Background: Studying the acute postnatal changes of newborn thyroid  function is essential for determining the best timing of screening for  congenital hypothyroidism. There is paucity of literature on neonatal  thyroid function and particularly the postnatal changes in Nigeria.

Objectives: To describe the profile of thyroid function in cord blood and the postnatal changes at 24hours and 72hours in healthy term neonates  delivered in Usmanu Danfodiyo University Teaching Hospital (UDUTH), Sokoto.

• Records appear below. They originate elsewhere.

--- config.mk ---
export PLATFORM = sky130hd
export DESIGN_NAME = cpu_alu_mul_div_shift
export DESIGN_NICKNAME = d
export VERILOG_FILES = /design/src/rtl/alu_pkg.sv /design/src/rtl/cpu_alu_mul_div_shift.sv
export SDC_FILE = /design/constraint.sdc
export NUM_CORES = 2
export LEC_CHECK = 0
export BUFFER_PORTS_ARGS = -buffer_cell sky130_fd_sc_hd__buf_2
export CAP_MARGIN = 20
export CORE_UTILIZATION = 40
export CTS_CLUSTER_DIAMETER = 120
export DETAILED_ROUTE_END_ITERATION = 16
export PLACE_DENSITY_LB_ADDON = 0.12
export SETUP_SLACK_MARGIN = 0.5
export SLEW_MARGIN = 20
export SYNTH_ARGS = -nofsm -noshare
export SYNTH_HDL_FRONTEND = slang
export SYNTH_SLANG_ARGS = --single-unit
--- constraint.sdc ---
create_clock -name mclk -period 8.33 [get_ports mclk]
set_input_delay 0.4165 -clock mclk [delete_from_list [all_inputs] [get_ports mclk]]
set_output_delay 0.4165 -clock mclk [all_outputs]
set_load 0.05 [all_outputs]
--- src/rtl/alu_pkg.sv ---
// Operation
// - Core control bits 15..4 and 1..0 always read back as zero.
// - Extension bit reads one exactly when priority exceeds seven; masks user interrupts.
// - Bit two opens the program window into data space; resets to zero.
// - The ALU is 16 bits wide: add, subtract, shift and logic.
// - Arithmetic is two's complement unless an operation says otherwise.
// - ALU updates carry, zero, negative, overflow and digit-carry flags per operation.
// - For subtraction carry means no borrow and digit-carry means no digit borrow.
// - Each operation runs in byte or word size as the instruction selects.
// - Operands come from registers or memory; results go back to either.
// - A 17 by 17 multiplier serves unsigned, signed and mixed operands.
// - Multiply modes: SxS, UxU, UxS, S or U by literal, byte UxU.
// - Signed and unsigned divide of 32 or 16 bit dividend by 16 bits.
// - Each divide leaves quotient in register zero and remainder in register one.
// - Divisor from any register; long dividend from an aligned pair, high on top.
// - Divide iterates one cycle per divisor bit, 16 of its 19 cycles, same for long and short.
// - Barrel shifter does arithmetic right, logic right or left up to fifteen.
// - Multi-bit shifts accept register-direct source and destination only.
// - Single-bit shifts work on a source register or in place in memory.
// - Multi-bit shift amount comes from a named register or a literal.
// - Priority level is the extension bit above the three status priority bits.
// - Each divide completes in nineteen cycles and may pause at any cycle boundary.
package alu_pkg;

  // ****************************************
  // Widths and counts
  // ****************************************
  localparam int DATA_WIDTH  = 16;
  localparam int BYTE_WIDTH  = 8;
  localparam int NIBBLE_WIDTH = 4;
  localparam int MUL_WIDTH   = 17;
  localparam int PROD_WIDTH  = 32;
  localparam int SHIFT_WIDTH = 4;
  localparam int LIT_WIDTH   = 5;
  localparam int IPL_WIDTH   = 3;
  localparam int DIV_STEPS   = 16;
  localparam int DIV_CYCLES  = 19;
  localparam int COUNT_WIDTH = 5;

  // ****************************************
  // Status flag positions and core control layout
  // ****************************************
  localparam int FLAG_C  = 0;
  localparam int FLAG_Z  = 1;
  localparam int FLAG_OV = 2;
  localparam int FLAG_N  = 3;
  localparam int FLAG_DC = 8;
  localparam int CC_EXT_BIT    = 3;
  localparam int CC_WINDOW_BIT = 2;
  localparam logic [15:0] STATUS_RESET = 16'h0000;
  localparam logic [15:0] CC_RESET     = 16'h0000;
  localparam logic [3:0]  USER_LEVEL_MAX = 4'h7;

  // ****************************************
  // Operation codes and states
  // ****************************************
  typedef enum logic [3:0] {
    op_add, op_sub, op_and, op_ior, op_xor,
    op_shl1, op_asr1, op_lsr1, op_shl_n, op_asr_n, op_lsr_n
  } alu_op_type;

  typedef enum logic [2:0] {
    mul_ss, mul_uu, mul_us, mul_s_lit, mul_u_lit, mul_byte_uu
  } mul_mode_type;

  typedef enum logic [4:0] {
    div_idle  = 5'h01,
    div_setup = 5'h02,
    div_iter  = 5'h04,
    div_fix   = 5'h08,
    div_fin   = 5'h10
  } div_state_type;

endpackage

Subjects and methods: This was a prospective, descriptive and cross sectional study conducted over a six month period (between July-December 2009). Forty seven consecutively delivered healthy term neonates had their serum T3, T4, TSH assayed at birth, 24 and 72hours using the Enzyme linked immunosorbent assay (ELISA) technique. Data obtained are presented as mean, median and standard deviation (SD). Paired- t- test
was used for statistical inference.

Results: The mean (SD) of the serum hormone concentrations in cord blood, and venous blood at 24hours and 72hours, respectively were as follows: T3, 0.58 (0.56) nmol/l, 1.15 (0.77)nmol/l, 0.83 (0.74)nmol/l; T4, 91 (83.1)nmol/l, 121.5 (106.4)nmol/l, 104.2 (84.2) nmol/l; and TSH, 5.95 (5.81)mU/l, 8.61 (8.34)mU/l, 2.52 (2.61) mU/ l.. The mean serum T3, T4 and TSH at 24hours were higher than cord blood levels (p<0.001, 0.03, 0.05 respectively). The mean serum T3 and T4 at 72hours, were higher
than cord blood levels (p = 0.07, 0.44), whereas TSH at 72hours was significantly lower than cord blood levels; (p<0.001).

Conclusions: There was a rise, above cord level, of T3, T4 and TSH at 24hours, and a decline at 72hours, the latter being most marked in TSH. It is recommended that serum TSH taken at or greater than 72hours of life may be utilized for screening for congenital hypothyroidism in term babies,
using postnatal age appropriate reference ranges. Serum T3, T4 should then be assayed for confirmation in all neonates with a positive TSH screening.


Key words: Thyroid profile, postnatal changes, Term, Healthy neonates.